Мы узнаём о том, что двадцать восемь лет назад Мать родила двух мальчиков, однояйцевых близнецов, после чего отец от них ушел. Позже к семье переезжает некий Врач, который понял, что в нем нуждаются. Читателю открывается жизнь семьи как раз в тот момент, когда ОТТО объявляет своей Матери, что, во-первых, он собирается стать китайцем, потому что будущее за Востоком, и он «хочет в нем участвовать», а во-вторых, что его близнеца отто больше не существует. Это заявление переводит всю пьесу в область онтологического и гносеологического опроса. Мать постоянно спрашивает: «Кто ты? Который из них? Ты тот, который любит меня?», отто впадает в острый личностный кризис из-за того, что брат отрицает его существование, так же как и его мать, Врач и Морин. Морин — девушка отто (того, чьё имя в пьесе написано с маленькой буквы); она видит, чувствует, любит его и даже берет на себя трудности разговора с Матерью, убеждая ее в существовании отто, но спит с ОТ-ТО, будучи не в состоянии различить близнецов. В заключительной сцене представлено противоборство, в котором отто пытается доказать свое существование и вновь обрести свое положение, пытается восстановить себя и своё место как в жизни, так и в пьесе даже после заявления ОТТО о том, что его заменили «настоящим» близнецом — Отто, чье имя пишется курсивом. Данный диалог прерывается появлением отца близнецов, Мужчины, на телеге, запряженной черными пантерами, всего в изумрудах (из папье-маше) и с плакатом «счастливый конец» — именно так, как и предполагал ОТТО. Однако упрек матери заставляет его передумать, перевернуть плакат на сторону с надписью «бывший счастливый конец» и снова уйти.

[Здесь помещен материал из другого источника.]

Context: an optimization exercise on an open-source flow, tuned for small area, a short achievable clock period and few clock cycles. The choices shown serve that exercise and are no tape-out recipe. The RTL was checked by simulation tests, not by an equivalence proof against the original design.

**design.v**
```verilog
module mx_lane (
    input  wire [31:0]       x,        
    input  wire [1:0]        el,       
    input  wire [2:0]        rnd,      
    input  wire signed [8:0] xs,       
    input  wire [15:0]       u,        
    output reg  [7:0]        code,     
    output reg               f_sat     
);
    reg [4:0]  mb;
    reg [3:0]  eb;
    reg [4:0]  bias;
    reg signed [9:0] emin;
    reg [7:0]  maxbits;
    always @(*) begin
        case (el)
            2'd0:    begin mb = 5'd3; eb = 4'd4; bias = 5'd7;  emin = -10'sd6;  maxbits = 8'h7E; end
            2'd1:    begin mb = 5'd2; eb = 4'd5; bias = 5'd15; emin = -10'sd14; maxbits = 8'h7B; end
            2'd2:    begin mb = 5'd1; eb = 4'd2; bias = 5'd1;  emin = 10'sd0;   maxbits = 8'h07; end
            default: begin mb = 5'd0; eb = 4'd0; bias = 5'd0;  emin = 10'sd0;   maxbits = 8'h7F; end
        endcase
    end
    wire is_int = (el == 2'd3);
    wire        s    = x[31];
    wire        inf  = x[30:23] == 8'hFF;
    wire [7:0]  fe   = inf ? 8'hFE : x[30:23];
    wire [22:0] fm   = inf ? 23'h7F_FFFF : x[22:0];
    wire [23:0] raw  = {fe != 8'd0, fm};
    wire signed [9:0] e0 = (fe == 8'd0) ? -10'sd126 : $signed({2'd0, fe}) - 10'sd127;
    reg [4:0] lz;
    integer i;
    always @(*) begin
        lz = 5'd24;
        for (i = 0; i < 24; i = i + 1)
            if (raw[i]) lz = 5'd23 - i[4:0];
    end
    wire [23:0]       nm = raw << lz;
    wire signed [9:0] e  = e0 - $signed({5'd0, lz});      
    wire signed [9:0] xw   = {xs[8], xs};
    wire signed [9:0] elo  = emin + xw;
    wire signed [9:0] emx  = (e > elo) ? e : elo;
    wire signed [9:0] q    = is_int ? xw - 10'sd6 : emx - $signed({5'd0, mb});
    wire signed [10:0] sh  = $signed({q[9], q}) - $signed({e[9], e}) + 11'sd23;   
    wire [6:0]        shc  = (sh > 11'sd72) ? 7'd72 : sh[6:0];
    wire [95:0]  t     = {nm, 72'd0} >> shc;
    wire [23:0]  rq    = t[95:72];
    wire [47:0]  frac  = t[71:24];
    wire         half  = frac[47];
    wire         below = (|frac[46:0]) | (|t[23:0]);
    wire         inexact = half | below;
    wire [16:0]  dsum  = {1'b0, frac[47:32]} + {1'b0, u};
    reg up;
    always @(*) begin
        case (rnd)
            3'd0: up = half & (below | rq[0]);
            3'd1: up = half;
            3'd2: up = 1'b0;
            3'd3: up = inexact & ~s;
            3'd4: up = inexact & s;
            3'd5: up = dsum[16];
            default: up = 1'b0;
        endcase
    end
    wire [24:0] rr = {1'b0, rq} + {24'd0, up};
    wire              carry = (rr >> (mb + 5'd1)) != 25'd0;
    wire [24:0]       rn    = carry ? (rr >> 1) : rr;
    wire signed [9:0] qn    = carry ? q + 10'sd1 : q;
    wire              nrm   = (rn >> mb) != 25'd0;
    wire signed [9:0] bexp  = nrm ? qn - xw + $signed({5'd0, mb}) + $signed({5'd0, bias}) : 10'sd0;
    wire [7:0]        mmask = (8'd1 << mb) - 8'd1;
    wire [7:0]        mant  = rn[7:0] & mmask;
    wire [7:0]        sgnb  = {7'd0, s} << (eb + mb);
    reg               ovf;
    always @(*) begin
        case (el)
            2'd0:    ovf = bexp > 10'sd15 || (bexp == 10'sd15 && mant[2:0] == 3'd7);
            2'd1:    ovf = bexp >= 10'sd31;
            default: ovf = bexp > 10'sd3;
        endcase
    end
    wire [7:0] fbits = sgnb | (bexp[7:0] << mb) | mant;
    wire signed [26:0] rmag = {2'b0, rr};
    wire signed [26:0] rv   = s ? -rmag : rmag;
    always @(*) begin
        f_sat = inf;
        if (is_int) begin
            if (rv > 27'sd127)       begin code = 8'h7F; f_sat = 1'b1; end
            else if (rv < -27'sd128) begin code = 8'h80; f_sat = 1'b1; end
            else                            code = rv[7:0];
        end else if (rr == 25'd0) begin
            code = sgnb;
        end else if (ovf) begin
            code = sgnb | maxbits; f_sat = 1'b1;
        end else begin
            code = fbits;
        end
    end
endmodule
module mxquant (
    input  wire         clk,
    input  wire         rst,           
    input  wire         in_valid,
    output wire         in_ready,
    input  wire [127:0] in_x,          
    input  wire [7:0]   in_fmt,        
    input  wire [2:0]   in_round,
    input  wire         in_sat,
    input  wire         seed_load,
    input  wire [31:0]  seed,
    output reg          out_valid,
    output reg  [31:0]  out_e,         
    output reg  [7:0]   out_scale,
    output reg  [3:0]   out_sat
);
    localparam LANES = 4;
    reg [1023:0] buffer;
    reg [2:0]    in_cnt;        
    reg          emit;          
    reg [2:0]    out_cnt;       
    reg [1:0]    cfg_el;
    reg [2:0]    cfg_round;
    reg          cfg_sat;
    reg          any_nan, any_inf;
    reg [30:0]   amag;          
    assign in_ready = !emit;
    wire accept = in_valid && in_ready;
    reg [30:0] beat_max;
    reg        beat_nan, beat_inf;
    integer b;
    always @(*) begin
        beat_max = 31'd0; beat_nan = 1'b0; beat_inf = 1'b0;
        for (b = 0; b < LANES; b = b + 1) begin
            if (in_x[32*b+30 -: 8] == 8'hFF && in_x[32*b +: 23] != 23'd0)
                beat_nan = 1'b1;
            else begin
                if (in_x[32*b+30 -: 8] == 8'hFF) beat_inf = 1'b1;
                if (in_x[32*b +: 31] > beat_max) beat_max = in_x[32*b +: 31];
            end
        end
    end
    always @(posedge clk) begin
        if (rst) begin
            in_cnt <= 3'd0;
            emit   <= 1'b0;
            out_cnt <= 3'd0;
        end else begin
            if (accept) begin
                buffer[128*in_cnt +: 128] <= in_x;
                if (in_cnt == 3'd0) begin
                    cfg_el    <= in_fmt[1:0];
                    cfg_round <= in_round;
                    cfg_sat   <= in_sat;
                    any_nan   <= beat_nan;
                    any_inf   <= beat_inf;
                    amag      <= beat_max;
                end else begin
                    any_nan <= any_nan | beat_nan;
                    any_inf <= any_inf | beat_inf;
                    if (beat_max > amag) amag <= beat_max;
                end
                in_cnt <= in_cnt + 3'd1;
                if (in_cnt == 3'd7) begin
                    emit    <= 1'b1;
                    out_cnt <= 3'd0;
                end
            end
            if (emit) begin
                out_cnt <= out_cnt + 3'd1;
                if (out_cnt == 3'd7) emit <= 1'b0;
            end
        end
    end
    reg [3:0] emax;
    always @(*) begin
        case (cfg_el)
            2'd0:    emax = 4'd8;
            2'd1:    emax = 4'd15;
            2'd2:    emax = 4'd2;
            default: emax = 4'd0;
        endcase
    end
    wire [7:0]        ea  = amag[30:23] == 8'hFF ? 8'hFE : amag[30:23];
    wire signed [9:0] xr  = $signed({2'd0, ea}) - 10'sd127 - $signed({6'd0, emax});
    wire signed [8:0] xsh = (xr < -10'sd127) ? -9'sd127 : xr[8:0];
    wire [8:0]        scale_code = xsh + 9'sd127;
    wire              blk_nan = any_nan || (any_inf && !cfg_sat);
    function [31:0] lfsr_step(input [31:0] g);
        lfsr_step = g[0] ? ((g >> 1) ^ 32'h8020_0003) : (g >> 1);
    endfunction
    reg [31:0]             lfsr;
    reg [32*(LANES+1)-1:0] g;    
    reg [31:0]             st;
    integer k, n;
    always @(*) begin
        st = lfsr;
        g[31:0] = st;
        for (k = 1; k <= LANES; k = k + 1) begin
            for (n = 0; n < 16; n = n + 1)
                st = lfsr_step(st);
            g[32*k +: 32] = st;
        end
    end
    always @(posedge clk) begin
        if (rst)
            lfsr <= 32'h0000_0001;
        else if (seed_load && !emit && in_cnt == 3'd0)
            lfsr <= seed;
        else if (emit && cfg_round == 3'd5)
            lfsr <= g[32*LANES +: 32];
    end
    wire [127:0] cur = buffer[128*out_cnt +: 128];
    wire [31:0]  codes;
    wire [3:0]   sats;
    genvar l;
    generate
        for (l = 0; l < LANES; l = l + 1) begin : lane
            mx_lane u_lane (
                .x     (cur[32*l +: 32]),
                .el    (cfg_el),
                .rnd   (cfg_round),
                .xs    (xsh),
                .u     (g[32*(l+1) +: 16]),
                .code  (codes[8*l +: 8]),
                .f_sat (sats[l])
            );
        end
    endgenerate
    always @(posedge clk) begin
        if (rst)
            out_valid <= 1'b0;
        else
            out_valid <= emit;
        if (blk_nan) begin
            out_e     <= 32'd0;
            out_scale <= 8'hFF;
            out_sat   <= 4'd0;
        end else begin
            out_e     <= codes;
            out_scale <= scale_code[7:0];
            out_sat   <= sats;
        end
    end
endmodule
```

Структурно пьеса поделена на два акта. Первый акт начинается с обращения ОТТО, стоящего перед красными занавесами, к зрителям:
ОТТО: (Выходит слева, двигается к центру.) Здравствуйте! Меня зовут ОТТО. Я направляюсь к моей матери. (Указывает на занавес.) Она там. Я собираюсь встретиться с ней, потому что хочу наделать проблем, потому что хочу, чтобы всё было более сложно, чем сейчас, затем может быть я смогу выбраться из всего этого беспорядка — этой семьи и всего остального. Давайте посмотрим: меня зовут ОТТО. У меня есть однояйцевый близнец. Я пытаюсь избавиться от него, чтобы я мог от него избавиться, избавиться от всех них. Но это не просто: вы знаете какие они, эти близнецы, хотя, может быть вы и не знаете. [...] От них так трудно избавиться — от этих близнецов! [Albee 2011: 21]
Заканчивается первый акт постсценой, ОТТО снова напрямую обращается к зрителям, когда опустился занавес: «Мне кажется, я делаю успехи — испоганиваю всё. (Изображает Мать) „отто, мой доро-гой...ты не существуешь". (Изображает отто) „Как это возможно!? Как это возможно!?" Ну. это дилемма. Как нам её решить? Как мы с этим разберёмся? Хммм. (Идея.) Ну, возможно антракт поможет» [Albee 2011: 34 ].
Второй акт состоит из семи сцен и Заключения — два брата стараются примириться с невозможностью сбежать от их субъективности (-тей) и с фактом существования их нового третьего брата — «этим новым Отто»:
отто: (Чуть не плача.) И как там справиться с этим [Отто]!?
ОТТО: (Думает над этим.) Ну. Полагаю, нам просто надо думать о себе как о тройняшках. (Пауза; наконец они смеются, обнимаются.)
отто: И что нам сейчас делать, а?
ОТТО: (Указывает на занавес.) Ну, я думаю, пьеса окончена. Пойдём присоединимся к тем, кто уже за занавесом [Albee 2011: 37].
Пьеса «Я как таковой и я» создана в уникальном жанре, с применением уникальных средств выразительности — как языковых, так и визуальных. Центральной темой пьесы является тема субъективности и связи между реальностью и воображением, реальности в литературном произведении. В своем «Письме» Олби предупреждает зрителей: «Моими пьесами [. ] можно насладиться в полной мере лишь в том случае, если вы не принесете с собой в театр чемодан предубеждения — „пьеса должна проходить так"». Тем не менее „Я как таковой и я" представляет собой мета-и интертекстуальное рассуждение, для полного понимания которого читателю или зрителю необходимо знать и понимать театральные условности и различные отсылки к литературным произведениям.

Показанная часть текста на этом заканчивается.